Stored data entries
##########

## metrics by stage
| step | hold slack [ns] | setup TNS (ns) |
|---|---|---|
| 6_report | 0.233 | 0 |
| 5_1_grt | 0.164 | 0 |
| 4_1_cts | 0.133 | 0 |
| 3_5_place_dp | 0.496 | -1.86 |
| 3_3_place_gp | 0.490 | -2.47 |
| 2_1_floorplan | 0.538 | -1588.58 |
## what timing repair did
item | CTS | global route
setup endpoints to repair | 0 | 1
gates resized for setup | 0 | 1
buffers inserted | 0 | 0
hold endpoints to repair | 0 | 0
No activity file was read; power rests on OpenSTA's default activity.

##########

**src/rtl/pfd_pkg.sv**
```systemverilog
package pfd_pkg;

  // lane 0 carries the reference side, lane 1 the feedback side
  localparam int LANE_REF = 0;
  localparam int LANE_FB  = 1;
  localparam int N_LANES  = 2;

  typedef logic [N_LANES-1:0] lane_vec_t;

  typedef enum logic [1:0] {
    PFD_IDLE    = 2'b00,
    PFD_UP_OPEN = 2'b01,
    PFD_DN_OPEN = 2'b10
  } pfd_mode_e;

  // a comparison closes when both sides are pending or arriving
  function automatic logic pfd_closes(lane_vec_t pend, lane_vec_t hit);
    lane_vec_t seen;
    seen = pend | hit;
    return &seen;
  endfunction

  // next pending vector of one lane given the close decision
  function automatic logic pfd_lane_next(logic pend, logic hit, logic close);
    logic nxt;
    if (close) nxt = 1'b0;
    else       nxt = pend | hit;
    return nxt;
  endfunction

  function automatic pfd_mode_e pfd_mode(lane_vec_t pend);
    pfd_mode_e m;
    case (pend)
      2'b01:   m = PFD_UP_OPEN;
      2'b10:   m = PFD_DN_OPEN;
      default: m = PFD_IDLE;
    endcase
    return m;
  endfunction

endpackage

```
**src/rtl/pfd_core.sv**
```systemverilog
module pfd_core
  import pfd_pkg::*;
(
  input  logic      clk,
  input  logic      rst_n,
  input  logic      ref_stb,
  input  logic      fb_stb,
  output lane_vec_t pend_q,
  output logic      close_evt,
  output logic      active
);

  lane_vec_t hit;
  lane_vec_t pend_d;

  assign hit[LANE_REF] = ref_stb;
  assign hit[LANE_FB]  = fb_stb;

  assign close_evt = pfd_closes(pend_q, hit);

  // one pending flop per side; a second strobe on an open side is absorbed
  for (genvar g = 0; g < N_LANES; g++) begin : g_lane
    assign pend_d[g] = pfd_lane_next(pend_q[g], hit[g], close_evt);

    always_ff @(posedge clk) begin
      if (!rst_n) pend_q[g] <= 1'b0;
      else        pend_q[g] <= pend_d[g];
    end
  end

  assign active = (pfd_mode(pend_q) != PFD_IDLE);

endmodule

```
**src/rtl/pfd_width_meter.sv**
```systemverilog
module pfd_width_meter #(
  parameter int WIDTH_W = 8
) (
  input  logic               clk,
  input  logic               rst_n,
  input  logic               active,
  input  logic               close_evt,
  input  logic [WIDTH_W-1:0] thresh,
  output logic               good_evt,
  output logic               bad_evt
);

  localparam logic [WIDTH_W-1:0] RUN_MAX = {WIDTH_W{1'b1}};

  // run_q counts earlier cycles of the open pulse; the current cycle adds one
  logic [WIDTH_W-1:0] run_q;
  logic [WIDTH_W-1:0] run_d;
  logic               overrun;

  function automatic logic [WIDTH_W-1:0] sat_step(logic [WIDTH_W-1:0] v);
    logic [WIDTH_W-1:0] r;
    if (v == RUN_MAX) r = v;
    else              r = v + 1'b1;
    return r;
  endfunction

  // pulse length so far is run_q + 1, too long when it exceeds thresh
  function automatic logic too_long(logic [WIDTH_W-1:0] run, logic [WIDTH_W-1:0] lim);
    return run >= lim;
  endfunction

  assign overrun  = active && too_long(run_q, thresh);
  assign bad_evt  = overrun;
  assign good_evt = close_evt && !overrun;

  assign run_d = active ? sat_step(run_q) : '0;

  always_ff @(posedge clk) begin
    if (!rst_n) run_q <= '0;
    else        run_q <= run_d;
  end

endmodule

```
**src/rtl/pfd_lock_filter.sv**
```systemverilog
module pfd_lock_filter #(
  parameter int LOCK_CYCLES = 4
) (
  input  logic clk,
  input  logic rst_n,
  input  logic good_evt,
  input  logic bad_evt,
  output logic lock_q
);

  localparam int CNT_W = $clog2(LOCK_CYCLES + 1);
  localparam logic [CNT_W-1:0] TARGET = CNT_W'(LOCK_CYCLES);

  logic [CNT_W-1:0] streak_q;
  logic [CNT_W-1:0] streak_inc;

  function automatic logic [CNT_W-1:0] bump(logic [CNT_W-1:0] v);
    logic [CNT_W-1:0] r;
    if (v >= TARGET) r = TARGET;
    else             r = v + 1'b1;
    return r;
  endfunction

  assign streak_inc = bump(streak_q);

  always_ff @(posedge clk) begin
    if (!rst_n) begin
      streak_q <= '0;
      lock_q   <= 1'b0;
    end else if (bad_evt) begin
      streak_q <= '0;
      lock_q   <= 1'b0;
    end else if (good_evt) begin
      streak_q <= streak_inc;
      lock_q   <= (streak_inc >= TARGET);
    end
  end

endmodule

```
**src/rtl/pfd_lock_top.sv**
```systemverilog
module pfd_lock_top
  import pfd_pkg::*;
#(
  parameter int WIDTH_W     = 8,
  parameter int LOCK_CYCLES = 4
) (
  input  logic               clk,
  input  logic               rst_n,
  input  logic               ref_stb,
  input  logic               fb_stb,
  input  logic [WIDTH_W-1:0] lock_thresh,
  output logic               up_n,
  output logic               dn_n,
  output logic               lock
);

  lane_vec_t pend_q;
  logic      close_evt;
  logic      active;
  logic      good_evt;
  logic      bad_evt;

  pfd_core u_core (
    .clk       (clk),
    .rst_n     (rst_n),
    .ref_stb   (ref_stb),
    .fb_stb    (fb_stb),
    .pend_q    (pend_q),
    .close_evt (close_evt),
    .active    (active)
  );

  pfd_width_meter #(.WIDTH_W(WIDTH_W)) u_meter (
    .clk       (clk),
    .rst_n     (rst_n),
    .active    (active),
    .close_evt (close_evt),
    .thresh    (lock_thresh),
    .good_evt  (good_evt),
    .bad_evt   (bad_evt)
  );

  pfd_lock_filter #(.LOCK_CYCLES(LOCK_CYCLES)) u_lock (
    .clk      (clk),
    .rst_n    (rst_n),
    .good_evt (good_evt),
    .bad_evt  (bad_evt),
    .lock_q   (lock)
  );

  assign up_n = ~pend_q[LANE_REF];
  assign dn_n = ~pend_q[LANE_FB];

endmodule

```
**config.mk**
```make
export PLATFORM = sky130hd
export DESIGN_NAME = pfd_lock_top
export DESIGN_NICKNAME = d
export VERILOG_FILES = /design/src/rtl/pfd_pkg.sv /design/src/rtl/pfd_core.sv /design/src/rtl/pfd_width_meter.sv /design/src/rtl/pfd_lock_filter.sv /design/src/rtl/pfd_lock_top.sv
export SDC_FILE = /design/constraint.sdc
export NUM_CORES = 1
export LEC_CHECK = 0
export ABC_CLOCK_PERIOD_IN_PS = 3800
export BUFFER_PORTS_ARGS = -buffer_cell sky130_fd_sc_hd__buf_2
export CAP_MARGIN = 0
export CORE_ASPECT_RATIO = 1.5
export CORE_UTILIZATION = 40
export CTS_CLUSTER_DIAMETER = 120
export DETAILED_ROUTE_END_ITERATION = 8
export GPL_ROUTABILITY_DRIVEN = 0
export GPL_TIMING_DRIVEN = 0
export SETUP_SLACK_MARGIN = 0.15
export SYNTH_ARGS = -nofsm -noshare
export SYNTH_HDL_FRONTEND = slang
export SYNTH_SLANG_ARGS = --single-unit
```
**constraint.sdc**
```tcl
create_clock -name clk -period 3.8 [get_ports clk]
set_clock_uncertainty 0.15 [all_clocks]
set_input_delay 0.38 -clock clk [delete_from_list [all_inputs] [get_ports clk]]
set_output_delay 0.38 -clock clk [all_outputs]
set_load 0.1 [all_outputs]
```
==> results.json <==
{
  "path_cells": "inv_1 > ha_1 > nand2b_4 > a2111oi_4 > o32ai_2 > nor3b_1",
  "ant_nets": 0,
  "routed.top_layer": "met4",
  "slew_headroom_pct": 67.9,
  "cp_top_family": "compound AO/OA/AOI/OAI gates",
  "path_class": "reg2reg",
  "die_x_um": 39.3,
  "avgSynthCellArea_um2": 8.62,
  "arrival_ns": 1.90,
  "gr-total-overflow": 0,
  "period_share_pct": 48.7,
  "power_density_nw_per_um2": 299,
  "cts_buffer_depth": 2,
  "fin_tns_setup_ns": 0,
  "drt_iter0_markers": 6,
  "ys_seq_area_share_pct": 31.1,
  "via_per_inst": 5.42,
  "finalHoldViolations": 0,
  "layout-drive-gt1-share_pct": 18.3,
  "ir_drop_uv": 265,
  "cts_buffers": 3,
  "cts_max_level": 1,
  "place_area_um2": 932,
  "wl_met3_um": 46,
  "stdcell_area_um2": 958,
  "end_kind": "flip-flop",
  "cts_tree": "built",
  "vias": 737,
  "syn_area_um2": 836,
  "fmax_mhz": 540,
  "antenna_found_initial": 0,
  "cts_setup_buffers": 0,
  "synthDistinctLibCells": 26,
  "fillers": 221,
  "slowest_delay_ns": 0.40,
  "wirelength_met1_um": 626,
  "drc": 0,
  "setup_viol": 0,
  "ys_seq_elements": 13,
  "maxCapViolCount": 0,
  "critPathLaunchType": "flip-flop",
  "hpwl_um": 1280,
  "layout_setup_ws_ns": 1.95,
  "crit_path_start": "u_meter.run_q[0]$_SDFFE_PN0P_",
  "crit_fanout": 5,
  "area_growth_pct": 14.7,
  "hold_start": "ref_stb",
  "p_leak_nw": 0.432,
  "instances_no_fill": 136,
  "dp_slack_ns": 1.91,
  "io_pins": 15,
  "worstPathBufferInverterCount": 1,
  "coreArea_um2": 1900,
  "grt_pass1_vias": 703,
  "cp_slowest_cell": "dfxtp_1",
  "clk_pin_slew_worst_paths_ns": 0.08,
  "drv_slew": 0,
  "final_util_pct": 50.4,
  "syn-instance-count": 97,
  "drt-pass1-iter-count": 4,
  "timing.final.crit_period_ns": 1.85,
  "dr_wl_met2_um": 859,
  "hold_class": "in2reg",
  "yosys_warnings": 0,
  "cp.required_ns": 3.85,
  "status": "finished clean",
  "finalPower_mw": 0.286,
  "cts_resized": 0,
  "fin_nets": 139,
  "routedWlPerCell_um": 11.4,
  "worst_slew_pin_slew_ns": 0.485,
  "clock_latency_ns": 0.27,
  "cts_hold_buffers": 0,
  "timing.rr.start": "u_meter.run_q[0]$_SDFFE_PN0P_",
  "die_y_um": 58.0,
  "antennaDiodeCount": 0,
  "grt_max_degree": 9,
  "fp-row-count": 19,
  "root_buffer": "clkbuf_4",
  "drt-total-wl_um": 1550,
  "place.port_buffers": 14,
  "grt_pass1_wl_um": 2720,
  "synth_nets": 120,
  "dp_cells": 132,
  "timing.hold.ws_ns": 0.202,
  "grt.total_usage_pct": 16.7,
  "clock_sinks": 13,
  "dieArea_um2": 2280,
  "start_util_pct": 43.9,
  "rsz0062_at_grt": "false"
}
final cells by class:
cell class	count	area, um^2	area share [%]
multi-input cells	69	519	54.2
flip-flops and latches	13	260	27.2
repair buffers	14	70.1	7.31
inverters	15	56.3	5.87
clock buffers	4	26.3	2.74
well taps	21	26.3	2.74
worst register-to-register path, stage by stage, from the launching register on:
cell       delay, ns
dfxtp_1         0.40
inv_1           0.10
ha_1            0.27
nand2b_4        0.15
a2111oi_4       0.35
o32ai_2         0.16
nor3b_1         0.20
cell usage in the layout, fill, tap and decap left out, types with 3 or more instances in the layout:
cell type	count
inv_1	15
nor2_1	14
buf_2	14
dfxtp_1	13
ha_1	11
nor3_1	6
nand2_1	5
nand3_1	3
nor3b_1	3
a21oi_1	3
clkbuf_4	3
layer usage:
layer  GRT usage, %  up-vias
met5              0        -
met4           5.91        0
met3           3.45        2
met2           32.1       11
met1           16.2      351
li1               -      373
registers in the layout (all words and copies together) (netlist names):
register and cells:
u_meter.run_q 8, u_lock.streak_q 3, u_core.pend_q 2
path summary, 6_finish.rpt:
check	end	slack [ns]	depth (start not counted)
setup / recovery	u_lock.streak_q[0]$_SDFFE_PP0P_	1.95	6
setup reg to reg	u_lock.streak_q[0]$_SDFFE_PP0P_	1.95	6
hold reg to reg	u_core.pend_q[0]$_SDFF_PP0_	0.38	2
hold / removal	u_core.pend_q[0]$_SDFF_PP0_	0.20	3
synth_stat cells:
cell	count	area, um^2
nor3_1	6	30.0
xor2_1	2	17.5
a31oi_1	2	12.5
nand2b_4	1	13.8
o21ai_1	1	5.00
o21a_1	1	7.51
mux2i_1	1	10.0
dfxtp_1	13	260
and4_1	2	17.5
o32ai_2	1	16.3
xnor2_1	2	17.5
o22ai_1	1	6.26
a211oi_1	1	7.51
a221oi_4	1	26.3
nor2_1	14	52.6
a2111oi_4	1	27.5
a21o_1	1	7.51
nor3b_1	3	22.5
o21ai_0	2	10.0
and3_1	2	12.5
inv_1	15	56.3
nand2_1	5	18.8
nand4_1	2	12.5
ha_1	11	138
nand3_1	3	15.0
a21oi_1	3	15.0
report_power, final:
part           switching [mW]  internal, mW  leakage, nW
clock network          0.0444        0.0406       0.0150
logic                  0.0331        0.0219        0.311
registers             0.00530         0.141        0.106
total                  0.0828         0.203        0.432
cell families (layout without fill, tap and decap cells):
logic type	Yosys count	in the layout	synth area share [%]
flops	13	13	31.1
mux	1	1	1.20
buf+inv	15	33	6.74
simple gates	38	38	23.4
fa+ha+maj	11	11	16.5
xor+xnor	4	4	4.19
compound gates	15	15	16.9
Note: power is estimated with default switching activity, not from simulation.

##########

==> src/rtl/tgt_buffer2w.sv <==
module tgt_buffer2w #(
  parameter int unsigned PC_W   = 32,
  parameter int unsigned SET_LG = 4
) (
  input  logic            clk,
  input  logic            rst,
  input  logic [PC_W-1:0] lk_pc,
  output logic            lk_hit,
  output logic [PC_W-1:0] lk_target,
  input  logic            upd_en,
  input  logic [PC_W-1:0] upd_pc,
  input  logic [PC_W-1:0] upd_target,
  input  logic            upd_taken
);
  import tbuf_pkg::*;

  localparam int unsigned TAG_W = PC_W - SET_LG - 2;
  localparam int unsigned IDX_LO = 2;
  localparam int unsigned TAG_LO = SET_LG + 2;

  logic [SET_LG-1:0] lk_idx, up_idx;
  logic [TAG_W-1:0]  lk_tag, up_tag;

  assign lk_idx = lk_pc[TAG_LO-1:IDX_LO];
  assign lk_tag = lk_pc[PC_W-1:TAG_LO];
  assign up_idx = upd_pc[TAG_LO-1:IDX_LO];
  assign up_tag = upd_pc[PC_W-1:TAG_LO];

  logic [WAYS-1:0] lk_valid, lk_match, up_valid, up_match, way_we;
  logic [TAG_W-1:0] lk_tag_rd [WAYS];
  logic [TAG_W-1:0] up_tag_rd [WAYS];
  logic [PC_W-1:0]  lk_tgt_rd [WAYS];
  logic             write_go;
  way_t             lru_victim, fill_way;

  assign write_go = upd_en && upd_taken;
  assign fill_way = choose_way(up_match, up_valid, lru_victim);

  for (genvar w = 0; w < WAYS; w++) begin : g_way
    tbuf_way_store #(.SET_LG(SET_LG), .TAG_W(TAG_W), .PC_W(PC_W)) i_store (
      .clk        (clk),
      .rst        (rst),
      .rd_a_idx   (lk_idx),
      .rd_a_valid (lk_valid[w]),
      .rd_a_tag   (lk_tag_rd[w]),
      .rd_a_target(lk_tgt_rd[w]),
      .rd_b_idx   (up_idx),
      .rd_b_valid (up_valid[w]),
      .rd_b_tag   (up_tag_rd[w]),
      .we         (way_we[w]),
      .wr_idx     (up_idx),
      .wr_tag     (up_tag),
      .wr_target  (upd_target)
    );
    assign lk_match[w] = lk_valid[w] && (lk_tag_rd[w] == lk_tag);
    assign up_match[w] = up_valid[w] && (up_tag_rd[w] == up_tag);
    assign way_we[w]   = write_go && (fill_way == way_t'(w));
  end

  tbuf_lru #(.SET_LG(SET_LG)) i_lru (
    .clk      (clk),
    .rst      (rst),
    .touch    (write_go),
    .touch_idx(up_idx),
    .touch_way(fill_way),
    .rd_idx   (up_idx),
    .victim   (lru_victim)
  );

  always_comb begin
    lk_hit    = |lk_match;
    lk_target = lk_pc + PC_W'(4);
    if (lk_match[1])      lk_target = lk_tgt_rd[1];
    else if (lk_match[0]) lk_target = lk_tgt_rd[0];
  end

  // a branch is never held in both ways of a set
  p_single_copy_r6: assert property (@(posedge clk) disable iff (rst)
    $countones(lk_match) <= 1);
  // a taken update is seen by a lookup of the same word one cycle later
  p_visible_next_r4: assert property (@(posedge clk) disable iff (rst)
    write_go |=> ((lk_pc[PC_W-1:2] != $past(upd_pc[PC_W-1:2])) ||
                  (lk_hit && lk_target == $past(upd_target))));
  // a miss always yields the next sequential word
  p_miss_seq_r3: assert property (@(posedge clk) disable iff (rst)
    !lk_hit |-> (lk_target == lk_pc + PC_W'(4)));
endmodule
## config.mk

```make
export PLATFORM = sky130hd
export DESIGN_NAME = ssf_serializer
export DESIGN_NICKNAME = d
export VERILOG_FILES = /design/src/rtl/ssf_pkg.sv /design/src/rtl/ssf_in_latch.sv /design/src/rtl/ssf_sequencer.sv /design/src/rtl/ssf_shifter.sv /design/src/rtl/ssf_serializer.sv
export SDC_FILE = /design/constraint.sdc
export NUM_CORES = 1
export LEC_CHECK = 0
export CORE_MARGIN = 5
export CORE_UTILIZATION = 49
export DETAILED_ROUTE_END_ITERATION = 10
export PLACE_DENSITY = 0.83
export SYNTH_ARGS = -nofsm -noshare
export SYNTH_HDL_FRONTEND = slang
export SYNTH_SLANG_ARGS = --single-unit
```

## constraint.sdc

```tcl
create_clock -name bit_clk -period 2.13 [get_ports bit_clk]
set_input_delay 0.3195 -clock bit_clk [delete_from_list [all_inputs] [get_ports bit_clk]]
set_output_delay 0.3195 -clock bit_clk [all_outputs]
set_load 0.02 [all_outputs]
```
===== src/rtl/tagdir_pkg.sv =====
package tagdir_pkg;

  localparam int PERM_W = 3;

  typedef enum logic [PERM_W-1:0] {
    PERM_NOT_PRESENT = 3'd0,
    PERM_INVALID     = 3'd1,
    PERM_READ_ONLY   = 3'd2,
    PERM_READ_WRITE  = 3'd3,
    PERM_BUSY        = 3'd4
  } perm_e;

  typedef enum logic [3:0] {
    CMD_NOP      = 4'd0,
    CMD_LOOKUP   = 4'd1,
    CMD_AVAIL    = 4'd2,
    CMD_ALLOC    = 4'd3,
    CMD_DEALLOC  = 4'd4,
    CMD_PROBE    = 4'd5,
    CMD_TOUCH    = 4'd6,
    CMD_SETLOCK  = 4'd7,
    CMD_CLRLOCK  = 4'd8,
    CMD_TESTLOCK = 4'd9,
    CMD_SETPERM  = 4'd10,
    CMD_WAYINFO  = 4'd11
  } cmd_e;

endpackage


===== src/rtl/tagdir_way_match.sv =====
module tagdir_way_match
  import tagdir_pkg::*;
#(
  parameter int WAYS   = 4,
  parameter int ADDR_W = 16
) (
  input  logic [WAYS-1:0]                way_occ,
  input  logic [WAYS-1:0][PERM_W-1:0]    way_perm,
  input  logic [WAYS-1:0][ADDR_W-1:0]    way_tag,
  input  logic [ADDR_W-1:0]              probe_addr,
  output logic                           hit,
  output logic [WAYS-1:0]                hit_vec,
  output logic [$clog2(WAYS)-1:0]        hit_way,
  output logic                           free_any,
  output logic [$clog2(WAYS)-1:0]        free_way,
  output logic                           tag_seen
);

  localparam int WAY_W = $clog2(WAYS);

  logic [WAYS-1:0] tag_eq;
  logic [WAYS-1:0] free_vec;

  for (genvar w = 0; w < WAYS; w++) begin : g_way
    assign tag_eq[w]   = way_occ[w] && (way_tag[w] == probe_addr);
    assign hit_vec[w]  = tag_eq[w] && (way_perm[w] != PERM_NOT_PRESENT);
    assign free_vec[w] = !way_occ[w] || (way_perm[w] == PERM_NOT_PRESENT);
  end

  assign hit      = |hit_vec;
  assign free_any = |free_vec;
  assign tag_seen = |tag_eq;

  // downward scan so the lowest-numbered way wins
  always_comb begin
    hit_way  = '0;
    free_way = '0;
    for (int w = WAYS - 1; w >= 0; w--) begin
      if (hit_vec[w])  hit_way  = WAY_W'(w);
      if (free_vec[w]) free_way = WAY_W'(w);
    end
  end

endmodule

##########

## TASK DIRECTIONS
Take the lines above from the one containing "gates resized for setup | 0 | 1" down to the one containing "No activity file", and transcribe them exactly, both ends included.

## EXERCISE RESULT
gates resized for setup | 0 | 1
buffers inserted | 0 | 0
hold endpoints to repair | 0 | 0
No activity file was read; power rests on OpenSTA's default activity.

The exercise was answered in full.